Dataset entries
==========

[src/rtl/superresolution_frame_scheduler.sv]
// Admits one frame at a time into the superresolution core and tracks its drain.
module superresolution_frame_scheduler
  import superresolution_pkg::*;
#(
  parameter int unsigned Height     = 1080,
  parameter int unsigned Width      = 1920,
  parameter int unsigned OutLines   = 2160,
  parameter int unsigned CountWidth = 16
) (
  input  logic                  clock_i,
  input  logic                  reset_ni,
  input  logic                  start_i,
  input  logic                  continuous_i,
  input  logic                  abort_i,
  input  logic                  up_valid_i,
  output logic                  up_ready_o,
  input  logic [23:0]           up_pixel_i,
  input  logic                  up_sof_i,
  input  logic                  up_eol_i,
  output logic                  sr_valid_o,
  input  logic                  sr_ready_i,
  output logic [7:0]            sr_red_o,
  output logic [7:0]            sr_green_o,
  output logic [7:0]            sr_blue_o,
  input  logic                  mon_valid_i,
  input  logic                  mon_ready_i,
  input  logic                  mon_last_i,
  output logic                  busy_o,
  output logic [CountWidth-1:0] frame_count_o,
  output logic                  error_o,
  input  logic                  error_clear_i
);

  localparam int unsigned LineWidth = $clog2(OutLines + 1);

  frame_state_e         state, state_next;
  pixel_t               pix_in;
  logic [LineWidth-1:0] line_cnt;
  logic                 abort_pend;
  logic                 first_c, eol_c, eof_c;
  logic                 active_c, pix_xfer_c, mon_beat_c, line_inc_c;
  logic                 lines_hit_c, complete_c, rearm_c, err_set_c;

  assign pix_in      = up_pixel_i;
  assign active_c    = (state == FEED) || (state == DRAIN);
  assign pix_xfer_c  = (state == FEED) && up_valid_i && sr_ready_i;
  assign mon_beat_c  = mon_valid_i && mon_ready_i && mon_last_i;
  assign line_inc_c  = mon_beat_c && active_c && (line_cnt != LineWidth'(OutLines));
  assign lines_hit_c = (line_cnt == LineWidth'(OutLines)) ||
                       (mon_beat_c && (line_cnt == LineWidth'(OutLines - 1)));
  assign complete_c  = lines_hit_c && ((state == DRAIN) || (pix_xfer_c && eof_c));
  assign rearm_c     = continuous_i && !abort_pend && !abort_i;
  assign err_set_c   = (mon_beat_c && !active_c) ||
                       (pix_xfer_c && ((up_eol_i != eol_c) || (up_sof_i && !first_c)));

  // Input raster position; held at (0,0) outside FEED so every frame starts clean.
  frame_position_counter #(
    .Height(Height),
    .Width (Width)
  ) u_position (
    .clk    (clock_i),
    .rst_n  (reset_ni),
    .clear  (state != FEED),
    .advance(pix_xfer_c),
    .first_c(first_c),
    .eol_c  (eol_c),
    .eof_c  (eof_c)
  );

  // State register.
  always_ff @(posedge clock_i or negedge reset_ni) begin
    if (!reset_ni) state <= IDLE;
    else           state <= state_next;
  end

  // Next-state logic and the zero-latency pass-through handshake.
  always_comb begin
    state_next = state;
    up_ready_o = 1'b0;
    sr_valid_o = 1'b0;
    sr_red_o   = '0;
    sr_green_o = '0;
    sr_blue_o  = '0;
    case (state)
      IDLE: begin
        if (start_i) state_next = SYNC;
      end
      SYNC: begin
        up_ready_o = !(up_valid_i && up_sof_i);
        if (abort_i)                      state_next = IDLE;
        else if (up_valid_i && up_sof_i)  state_next = FEED;
      end
      FEED: begin
        up_ready_o = sr_ready_i;
        sr_valid_o = up_valid_i;
        sr_red_o   = pix_in.red;
        sr_green_o = pix_in.green;
        sr_blue_o  = pix_in.blue;
        if (complete_c)                 state_next = rearm_c ? SYNC : IDLE;
        else if (pix_xfer_c && eof_c)   state_next = DRAIN;
      end
      DRAIN: begin
        if (complete_c) state_next = rearm_c ? SYNC : IDLE;
      end
      default: state_next = IDLE;
    endcase
  end

  // Output-line counter, restarted each time a frame enters FEED.
  always_ff @(posedge clock_i or negedge reset_ni) begin
    if (!reset_ni)                                line_cnt <= '0;
    else if ((state != FEED) && (state_next == FEED)) line_cnt <= '0;
    else if (line_inc_c)                          line_cnt <= line_cnt + LineWidth'(1);
  end

  // Abort request held until the current frame completes.
  always_ff @(posedge clock_i or negedge reset_ni) begin
    if (!reset_ni)                    abort_pend <= 1'b0;
    else if (state_next == IDLE)      abort_pend <= 1'b0;
    else if (abort_i && active_c)     abort_pend <= 1'b1;
  end

  // Status: busy flag, completed-frame count and sticky error (set beats clear).
  always_ff @(posedge clock_i or negedge reset_ni) begin
    if (!reset_ni) begin
      busy_o        <= 1'b0;
      frame_count_o <= '0;
      error_o       <= 1'b0;
    end else begin
      busy_o <= (state_next != IDLE);
      if (complete_c) frame_count_o <= frame_count_o + CountWidth'(1);
      if (err_set_c)          error_o <= 1'b1;
      else if (error_clear_i) error_o <= 1'b0;
    end
  end

endmodule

==========

● **What you should do**: Wherever a line above contains the string "SYNC", copy that line.

● **Your response**:
        if (start_i) state_next = SYNC;
      SYNC: begin
        if (complete_c)                 state_next = rearm_c ? SYNC : IDLE;
        if (complete_c) state_next = rearm_c ? SYNC : IDLE;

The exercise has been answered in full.